Pilots are trained to guard against vertigo: a sudden loss of the sense of vertical direction that renders them unable to tell “up” from “down” and sometimes even leads to crashes. Coming up out of a subway station can produce similar confusion: For a few moments, you are unsure which way to go, until regaining your sense of direction. In both cases, the disorientation is thought to be caused by a temporary malfunction of a brain circuit that operates as a three-dimensional (3D) compass.
Weizmann Institute scientists have now for the first time demonstrated the existence of such a 3D compass in the mammalian brain. The study was performed by graduate student Arseny Finkelstein in the laboratory of Prof. Nachum Ulanovsky of the Neurobiology Department, together with Dr. Dori Derdikman, Dr. Alon Rubin, Jakob N. Foerster and Dr. Liora Las.
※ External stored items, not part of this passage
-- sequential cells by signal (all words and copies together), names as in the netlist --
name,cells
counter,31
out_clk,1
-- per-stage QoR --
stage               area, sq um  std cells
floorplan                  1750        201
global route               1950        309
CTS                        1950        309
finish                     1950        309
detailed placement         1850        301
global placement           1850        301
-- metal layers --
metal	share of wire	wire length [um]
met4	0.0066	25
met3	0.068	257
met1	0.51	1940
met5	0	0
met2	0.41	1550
### flow/run.sh
#!/bin/bash
# OpenROAD 26Q1-2900-gdf79404cd8, Yosys 0.63+post, stock flow scripts
make -C /OpenROAD-flow-scripts/flow DESIGN_CONFIG=/design/flow/config.mk WORK_HOME=/design/flow/orfs finish
### flow/config.mk
export PLATFORM = sky130hd
export DESIGN_NAME = video_analyzer
export DESIGN_NICKNAME = video_analyzer
export VERILOG_FILES = /design/flow/design.v
export SDC_FILE = /design/flow/constraint.sdc
export NUM_CORES = 4
export LEC_CHECK = 1
export CORE_UTILIZATION = 50
### flow/constraint.sdc
current_design video_analyzer

set clk_period 2.2
set clk_io_pct 0.2

create_clock -name clk0 -period $clk_period [get_ports {clk}]

set non_clock_inputs [all_inputs -no_clocks]
set_input_delay [expr $clk_period * $clk_io_pct] -clock clk0 $non_clock_inputs
set_output_delay [expr $clk_period * $clk_io_pct] -clock clk0 [all_outputs]
### flow/design.v
module video_analyzer 
(
 input		  clk,
 input		  hs,
 input		  vs,
 input		  de,
 input		  ntscmode,
 output reg[1:0] mode,  
 output reg	  vreset
);
reg vsD, hsD;
reg [13:0] hcnt;     
reg [13:0] hcntL;
reg [9:0] vcnt;     
reg [9:0] vcntL;
reg changed;
always @(posedge clk) begin
    hsD <= hs;
    mode <= {1'b0 , ~ntscmode};  
    if(!hs && hsD) begin
        hcntL <= hcnt;
        if(hcntL != hcnt)
            changed <= 1'b1;
        hcnt <= 0;
    end else
        hcnt <= hcnt + 14'd1;
    if(!hs && hsD) begin
       vsD <= vs;
       if(!vs && vsD) begin
          vcntL <= vcnt;
          if(vcntL != vcnt) changed <= 1'b1;
          vcnt <= 0;  
       end else
         vcnt <= vcnt + 10'd1;
    end
   vreset <= 1'b0;
   if( 
       (hcnt == 150 && vcnt == 10 && changed && mode == 2'd1) ||
       (hcnt == 150 && vcnt == 10 && changed && mode == 2'd0) ) begin
       vreset <= 1'b1;
       changed <= 1'b0;
   end
end
endmodule
module csa_with_cla #(parameter w=4)(
  input                       clk, 
                              reset,
  input        [w-1:0] a, 		 
  output logic [w+1:0] s);		 
  logic        signed [w-1:0] ar, br, cr, dr;
  logic         [w:0] sum1;	
  logic         [w:0] tsum1;   
 logic         [w:0] sum2;
  logic         [w:0] tsum2;	   
 logic         [w+1:0] sum3;	   
 logic         [w+1:0] tsum3;
 inCLA #(.w(w)) first(
	.a(ar),
	.b(br),
	.s(sum1)
);
 inCLA #(.w(w)) second(
	.a(cr),
	.b(dr),
	.s(sum2)
);
always_ff @(posedge clk)			
    if(reset) begin					
	  tsum1 <=0;
	  tsum2<=0;
    end
    else begin					   
	 tsum1 <=sum1;
	tsum2<=sum2;
	end
 inCLA #(.w(w+1)) third(
	.a(tsum1),
	.b(tsum2),
	.s(sum3)
);
always_ff @(posedge clk)			
    if(reset) begin					
	  s  <= 'b0;
    end
    else begin					    
	  s  <= sum3; 
	end
  always_ff @(posedge clk)			 
    if(reset) begin					 
	  ar <= 'b0;
	  br <= 'b0;
	  cr <= 'b0;
	  dr <= 'b0;
    end
    else begin					     
	  ar <= a;
	  br <= ar;
	  cr <= br;
	  dr <= cr;
	end
endmodule
$ cat flow/config.mk
export PLATFORM = sky130hd
export DESIGN_NAME = MIPS_CONTROLUNIT
export DESIGN_NICKNAME = MIPS_CONTROLUNIT
export VERILOG_FILES = /design/flow/design.v
export SDC_FILE = /design/flow/constraint.sdc
export NUM_CORES = 4
export LEC_CHECK = 1
export CORE_AREA = 10 10 72 72
export DIE_AREA = 0 0 82 82
$ cat flow/constraint.sdc
current_design MIPS_CONTROLUNIT

set clk_period 2.2
set clk_io_pct 0.2

create_clock -name clk0 -period $clk_period

set non_clock_inputs [all_inputs -no_clocks]
set_input_delay [expr $clk_period * $clk_io_pct] -clock clk0 $non_clock_inputs
set_output_delay [expr $clk_period * $clk_io_pct] -clock clk0 [all_outputs]
$ cat flow/design.v
`timescale 1ns / 1ps
module MIPS_CONTROLUNIT(
	input   [5:0] Opcode,		 
	input   [4:0] Precision,	 
	input   [5:0] Funct,		 
	output	reg Memread,		 
	output	reg Memwrite,		 
	output	reg Memtoreg,		 
	output	reg RegWrite,		 
	output	reg RegDst,		 
	output	reg ALUsrc,		 
	output	reg Branch,		 
	output	reg Jump,		 
	output	reg Jal,		 
	output	reg Jr,			 
	output  reg FPinst,		 
	output	reg [3:0] ALUOP		 
);
	always @(Opcode, Funct)
	begin
		Memread = 1'b0;
		Memwrite = 1'b0;
		Memtoreg = 1'b0;
		RegWrite = 1'b0;
		RegDst = 1'b0;
		ALUsrc = 1'b0;
		Branch = 1'b0;
		Jump = 1'b0;
		Jal = 1'b0;
		Jr = 1'b0;
		FPinst = 1'b0;
		ALUOP = 4'b0000;
		if(Opcode == 6'b0)
		begin
			Memread = 1'b0;
			Memwrite = 1'b0;
			Memtoreg = 1'b0;
			RegWrite = 1'b1;
			RegDst = 1'b1;
			ALUsrc = 1'b0;
			Branch = 1'b0;
			Jump = 1'b0;
			Jal = 1'b0;
			Jr = 1'b0;
			FPinst = 1'b0;
			case(Funct)
				6'b100100:	ALUOP = 4'b0001;	 
				6'b100101:	ALUOP = 4'b0011;	 
				6'b100000:	ALUOP = 4'b0010;	 
				6'b100010:	ALUOP = 4'b0110;	 
				6'b101010:	ALUOP = 4'b0111;	 
				6'b000000:	ALUOP = 4'b1000;	 
				6'b000010:	ALUOP = 4'b1001;	 
				6'b100111:	ALUOP = 4'b1100;	 
				6'b100110:	ALUOP = 4'b1110;	 
				6'b001000:	begin
					Memread = 1'b0;
					Memwrite = 1'b0;
					Memtoreg = 1'b0;
					RegWrite = 1'b0;
					RegDst = 1'b0;
					ALUsrc = 1'b0;
					Branch = 1'b0;
					Jump = 1'b0;
					Jal = 1'b0;
					Jr = 1'b1;
					FPinst = 1'b0;
					ALUOP = 4'b0000;
					end
				6'b000000: begin
					Memread = 1'b0;
					Memwrite = 1'b0;
					Memtoreg = 1'b0;
					RegWrite = 1'b0;
					RegDst = 1'b0;
					ALUsrc = 1'b0;
					Branch = 1'b0;
					Jump = 1'b0;
					Jal = 1'b0;
					Jr = 1'b0;
					FPinst = 1'b0;
					ALUOP = 4'b0000;
				      end
			endcase
		end
		else if(Opcode == 6'b000010)
		begin
			Memread = 1'b0;
			Memwrite = 1'b0;
			Memtoreg = 1'b0;
			RegWrite = 1'b0;
			RegDst = 1'b0;
			ALUsrc = 1'b0;
			Branch = 1'b0;
			Jump = 1'b1;
			Jal = 1'b0;
			Jr = 1'b0;
			FPinst = 1'b0;
			ALUOP = 4'b0000;
		end
		else if(Opcode == 6'b000011)
		begin
			Memread = 1'b0;
			Memwrite = 1'b0;
			Memtoreg = 1'b0;
			RegWrite = 1'b0;
			RegDst = 1'b0;
			ALUsrc = 1'b0;
			Branch = 1'b0;
			Jump = 1'b1;
			Jal = 1'b1;
			Jr = 1'b0;
			FPinst = 1'b0;
			ALUOP = 4'b0000;
		end
		else if(Opcode == 6'b001000)
		begin
			Memread = 1'b0;
			Memwrite = 1'b0;
			Memtoreg = 1'b0;
			RegWrite = 1'b1;
			RegDst = 1'b0;
			ALUsrc = 1'b1;
			Branch = 1'b0;
			Jump = 1'b0;
			Jal = 1'b0;
			Jr = 1'b0;
			FPinst = 1'b0;
			ALUOP = 4'b0010;
		end
		else if(Opcode == 6'b001100)
		begin
			Memread = 1'b0;
			Memwrite = 1'b0;
			Memtoreg = 1'b0;
			RegWrite = 1'b1;
			RegDst = 1'b0;
			ALUsrc = 1'b1;
			Branch = 1'b0;
			Jump = 1'b0;
			Jal = 1'b0;
			Jr = 1'b0;
			FPinst = 1'b0;
			ALUOP = 4'b0001;
		end
		else if(Opcode == 6'b000100)
		begin
			Memread = 1'b0;
			Memwrite = 1'b0;
			Memtoreg = 1'b0;
			RegWrite = 1'b0;
			RegDst = 1'b0;
			ALUsrc = 1'b0;
			Branch = 1'b1;
			Jump = 1'b0;
			Jal = 1'b0;
			Jr = 1'b0;
			FPinst = 1'b0;
			ALUOP = 4'b0110;
		end
		else if (Opcode == 6'b001111) 
		begin
			Memread = 1'b0;
			Memwrite = 1'b0;
			Memtoreg = 1'b0;
			RegWrite = 1'b1;
			RegDst = 1'b0;
			ALUsrc = 1'b1;
			Branch = 1'b0;
			Jump = 1'b0;
			Jal = 1'b0;
			Jr = 1'b0;
			FPinst = 1'b0;
			ALUOP = 4'b0101;
		end
		else if (Opcode == 6'b100011) 
		begin
			Memread = 1'b1;
			Memwrite = 1'b0;
			Memtoreg = 1'b1;
			RegWrite = 1'b1;
			RegDst = 1'b0;
			ALUsrc = 1'b1;
			Branch = 1'b0;
			Jump = 1'b0;
			Jal = 1'b0;
			Jr = 1'b0;
			FPinst = 1'b0;
			ALUOP = 4'b0010;
		end
		else if (Opcode == 6'b001101) 
		begin
			Memread = 1'b0;
			Memwrite = 1'b0;
			Memtoreg = 1'b0;
			RegWrite = 1'b1;
			RegDst = 1'b0;
			ALUsrc = 1'b1;
			Branch = 1'b0;
			Jump = 1'b0;
			Jal = 1'b0;
			Jr = 1'b0;
			FPinst = 1'b0;
			ALUOP = 4'b0011;
		end
		else if (Opcode == 6'b001110) 
		begin
			Memread = 1'b0;
			Memwrite = 1'b0;
			Memtoreg = 1'b0;
			RegWrite = 1'b1;
			RegDst = 1'b0;
			ALUsrc = 1'b1;
			Branch = 1'b0;
			Jump = 1'b0;
			Jal = 1'b0;
			Jr = 1'b0;
			FPinst = 1'b0;
			ALUOP = 4'b1110;
		end
		else if (Opcode == 6'b001010) 
		begin
			Memread = 1'b0;
			Memwrite = 1'b0;
			Memtoreg = 1'b0;
			RegWrite = 1'b1;
			RegDst = 1'b0;
			ALUsrc = 1'b1;
			Branch = 1'b0;
			Jump = 1'b0;
			Jal = 1'b0;
			Jr = 1'b0;
			FPinst = 1'b0;
			ALUOP = 4'b0111;
		end
		else if (Opcode == 6'b101011) 
		begin
			Memread = 1'b0;
			Memwrite = 1'b1;
			Memtoreg = 1'b0;
			RegWrite = 1'b0;
			RegDst = 1'b0;
			ALUsrc = 1'b1;
			Branch = 1'b0;
			Jump = 1'b0;
			Jal = 1'b0;
			Jr = 1'b0;
			FPinst = 1'b0;
			ALUOP = 4'b0010;
		end
		else if ((Opcode == 6'b010001) && (Funct ==6'b0)) 
		begin
			Memread = 1'b0;
			Memwrite = 1'b0;
			Memtoreg = 1'b0;
			RegWrite = 1'b1;
			RegDst = 1'b0;
			ALUsrc = 1'b0;
			Branch = 1'b0;
			Jump = 1'b0;
			Jal = 1'b0;
			Jr = 1'b0;
			FPinst = 1'b1;
			ALUOP = 4'b1111;
		end
		else if ((Opcode == 6'b010001) && (Funct ==6'b1)) 
		begin
			Memread = 1'b0;
			Memwrite = 1'b0;
			Memtoreg = 1'b0;
			RegWrite = 1'b1;
			RegDst = 1'b0;
			ALUsrc = 1'b0;
			Branch = 1'b0;
			Jump = 1'b0;
			Jal = 1'b0;
			Jr = 1'b0;
			FPinst = 1'b1;
			ALUOP = 4'b1011;
		end
		else if ((Opcode == 6'b010001) && (Funct ==6'h7)) 
		begin
			Memread = 1'b0;
			Memwrite = 1'b0;
			Memtoreg = 1'b0;
			RegWrite = 1'b1;
			RegDst = 1'b0;
			ALUsrc = 1'b0;
			Branch = 1'b0;
			Jump = 1'b0;
			Jal = 1'b0;
			Jr = 1'b0;
			FPinst = 1'b1;
			ALUOP = 4'b1010;
		end
	end
endmodule
$ cat flow/run.sh
#!/bin/bash
# OpenROAD 26Q1-2900-gdf79404cd8, Yosys 0.63+post, stock flow scripts
make -C /OpenROAD-flow-scripts/flow DESIGN_CONFIG=/design/flow/config.mk WORK_HOME=/design/flow/orfs finish
==> flow_metrics.py <==
# Synthesis and PnR figures
metrics = {
    "synthesis": {
        "postSynthSeqShare": 0,
        "logic_family": "simple AND/OR/NAND/NOR gates",
        "ys_sh_simple": 0.603,
        "avgSynthCellArea_sq_um": 6.53,
        "yosysTopAreaCellShare": 0.0554,
        "yosys_warnings": 1,
        "top_cells_by_area": "o21ai_0, a2111oi_4, nand2b_1",
        "synthesis.instances": 83,
        "yosys_cells": 83,
        "yosys_area_sq_um": 542,
        "synth_top_cell_by_area": "o21ai_0",
        "common_cells": "clkbuf_1, nand2_1, o21ai_0",
        "syn_area_sq_um": 542,
        "synth_cell_types": 40,
        "ys_sh_adder": 0,
        "synthAoiAreaFrac": 0.254,
        "ys_sh_mux": 0.0370,
        "xor_area_frac": 0,
    },
    "placed_design": {
        "io_buffers": 27,
        "placed_cell_area_sq_um": 998,
        "placedCellCount": 172,
        "place_congestion": 0.876,
        "dp_hpwl_microns": 1650,
    },
    "die": {
        "coreArea_sq_um": 3690,
        "die_x_microns": 82,
        "std_cell_rows": 22,
        "fp_util": 0.147,
        "die_area_sq_um": 6720,
        "die_h_microns": 82,
        "io_pins": 32,
    },
    "worst_setup_path": {
        "crit_chain": "buf_6 > or4_4 > a2111oi_4 > buf_4 > nand4_1 > o311ai_1 > buf_2",
        "path_class": "primary input to primary output",
        "worstSetupEndpointType": "primary output",
        "startpoint_type": "primary input",
        "critPathMaxFanout": 2,
        "crit_path_top_delay_cell": "or4_4",
        "arrival_ps": 1790,
        "slowest_delay_ps": 540,
        "critical_path_required_ps": 1760,
    },
    "power": {
        "power_uw": 155,
        "pwr-share-clk": 0,
        "switching_share": 0.443,
        "cellLeakagePower_uw": 0.000547,
        "powerDensity_nw_per_um2": 130,
        "ir_worst_vdd_mv": 0.0852,
        "seqPwrFrac": 0,
        "p_comb_frac": 1.000,
        "intPower_uw": 86.3,
        "p_sw_uw": 68.7,
    },
    "timing": {
        "finalSetupViolCount": 1,
        "slew_headroom": 0.803,
        "holdWs_ps": 1380,
        "min_period_ps": 2230,
        "worstMarginPinSlew_ps": 291,
        "report.final.hold_viol_count": 0,
        "fin_crit_sh": 1.01,
        "max_freq_mhz": 448,
        "final.setup.worst_slack_ps": -29.9,
        "rsz0062_at_grt": "yes",
        "slew_violations": 0,
        "tns_ps": -29.9,
    },
    "clocking": {
        "cts_hold_buf": 0,
    },
    "grt": {
        "grtUsageTotal": 0.0634,
        "grt_pass1_wl_microns": 3610,
        "antenna_found_initial": 0,
        "grt_max_degree": 12,
        "grt_pass1_vias": 789,
        "overflow": 0,
    },
    "layout": {
        "layout.cells.non_filler": 188,
        "regArea_sq_um": 0,
        "areaGrowthSynthToFinish_pct": 120,
        "seq_cells": 0,
        "final_area_sq_um": 1190,
        "fillCellCount": 377,
        "drive_above_1_share": 0.564,
        "clock_buffers": 0,
    },
    "routing": {
        "wirelength_microns": 2220,
        "dr.pass1.iters": 4,
        "wl_per_cell_microns": 11.8,
        "viasPerCell": 4.37,
        "postRouteAntennaNets": 0,
        "route.detailed.drc": 0,
        "dr_total_vias": 821,
        "num_antenna_cells": 0,
        "drtIter0Drc": 7,
    },
    "run_status": {
        "status": "finished, violations left",
        "failed_checks": "setup timing",
    },
    "run": {
        "cap_viol_max_count": 0,
        "warning_count": 39,
    },
    "hold_path": {
        "hold_class": "primary input to primary output",
    },
}
-- through the flow --
stage               setup WS [ps]  utilization
finish                      -29.9        0.323
global route                -90.8        0.323
CTS                         -37.5        0.314
detailed placement           -811        0.271
global placement             -794        0.271
floorplan                     206            -
-- what timing repair did --
action	in CTS	in global routing
pin swaps	18	11
endpoints found under the setup margin	15	13
resized	94	8
buffers inserted	17	2
gates cloned	0	0
-- power groups by stage --
stage / clock network (uW) / logic (uW) / registers [uW]
4_1_cts: 0 / 147 / 0
6_report: 0 / 155 / 0
5_1_grt: 0 / 169 / 0
-- worst max-delay path, delay by kind of cell --
family          cells  cell delay (ps)
buf+inv             3              420
simple gates        2              610
compound gates      2              330
-- cells by family (layout without fill, tap and decap cells) --
logic type,Yosys count,after routing
simple gates,52,52
compound gates,17,17
buf+inv,12,69
mux,2,2
<file path="design/flow/config.mk">
export PLATFORM = sky130hd
export DESIGN_NAME = ram
export DESIGN_NICKNAME = ram
export VERILOG_FILES = /design/flow/design.v
export SDC_FILE = /design/flow/constraint.sdc
export NUM_CORES = 4
export LEC_CHECK = 1
export CORE_UTILIZATION = 50
export SYNTH_MEMORY_MAX_BITS = 65536
</file>
<file path="design/flow/constraint.sdc">
current_design ram

set clk_period 147.0
set clk_io_pct 0.2

create_clock -name clk0 -period $clk_period [get_ports {clk}]

set non_clock_inputs [all_inputs -no_clocks]
set_input_delay [expr $clk_period * $clk_io_pct] -clock clk0 $non_clock_inputs
set_output_delay [expr $clk_period * $clk_io_pct] -clock clk0 [all_outputs]
</file>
As reported in Nature on December 3, the researchers have shown that the brains of bats contain neurons that sense which way the bat’s head is pointed and could therefore support the animal’s navigation in 3D space.
Navigation relies on spatial memory: past experience of different locations. This memory is formed primarily in a deep-seated brain structure called the hippocampal formation.  In mammals, three types of brain cells, located in different areas of the hippocampal formation, form key components of the navigation system: “place” and “grid” cells, which work like a GPS, allowing animals to keep track of their position; and “head-direction” cells, which respond whenever the animal’s head points in a specific direction, acting like a compass. Much research has been conducted on place and grid cells, whose discoverers were awarded the 2014 Nobel Prize in Physiology or Medicine, but until recently, head-direction cells have been studied only in two-dimensional (2D) settings, in rats, and very little was known about the encoding of 3D head direction in the brain.
To study the functioning of head-direction cells in three dimensions, Weizmann Institute scientists developed a tracking apparatus that allowed them to video-monitor all the three angles of head rotation – in flight terminology, yaw, pitch and roll – and to observe the movements of freely-behaving Egyptian fruit bats. At the same time, the bats’ neuronal activity was monitored via implanted microelectrodes. Recordings made with the help of these microelectrodes revealed that in a specific sub-region of the hippocampal formation, neurons are tuned to a particular 3D angle of the head: Certain neurons became activated only when the animal’s head was pointed at that 3D angle.
The study also revealed for the first time how the brain computes a sense of the vertical direction, integrating it with the horizontal. It turns out that in the neural compass, these directions are computed separately, at different levels of complexity: The scientists found that head-direction cells in one region of the hippocampal formation became activated in response to the bat’s orientation relative to the horizontal surface, that is, facilitating the animal’s orientation in two dimensions, whereas cells responding to the vertical component of the bat’s movement – that is, a 3D orientation – were located in another region. The researchers believe that the 2D head-direction cells could serve for locomotion along surfaces, as happens in humans when driving a car, whereas the 3D cells could be important for complex maneuvers in space, such as climbing tree branches or, in the case of humans, moving through multi-story buildings or piloting an aircraft.
By further experimenting on inverted bats, those hanging head-down, the scientists were able to clarify how exactly the head-direction signals are computed in the bat brain. It turned out that these computations are performed in a way that can be described by an exceptionally efficient system of mathematical coordinates (the technical term is “toroidal”). Thanks to this computational approach used by their brain, the bats can efficiently orient themselves in space whether they are moving head up or down.
This research supports the idea that head-direction cells in the hippocampal formation serve as a 3D neural compass. Though the study was conducted in bats, the scientists believe their findings should also apply to non-flying mammals, including squirrels and monkeys that jump between tree branches, as well as humans. “Now this blueprint can be applied to other species that experience 3D in a more limited sense,” Prof. May-Britt Moser, one of the 2014 Nobel laureates, writes in the “News and Views” opinion piece that accompanies the Weizmann study in Nature.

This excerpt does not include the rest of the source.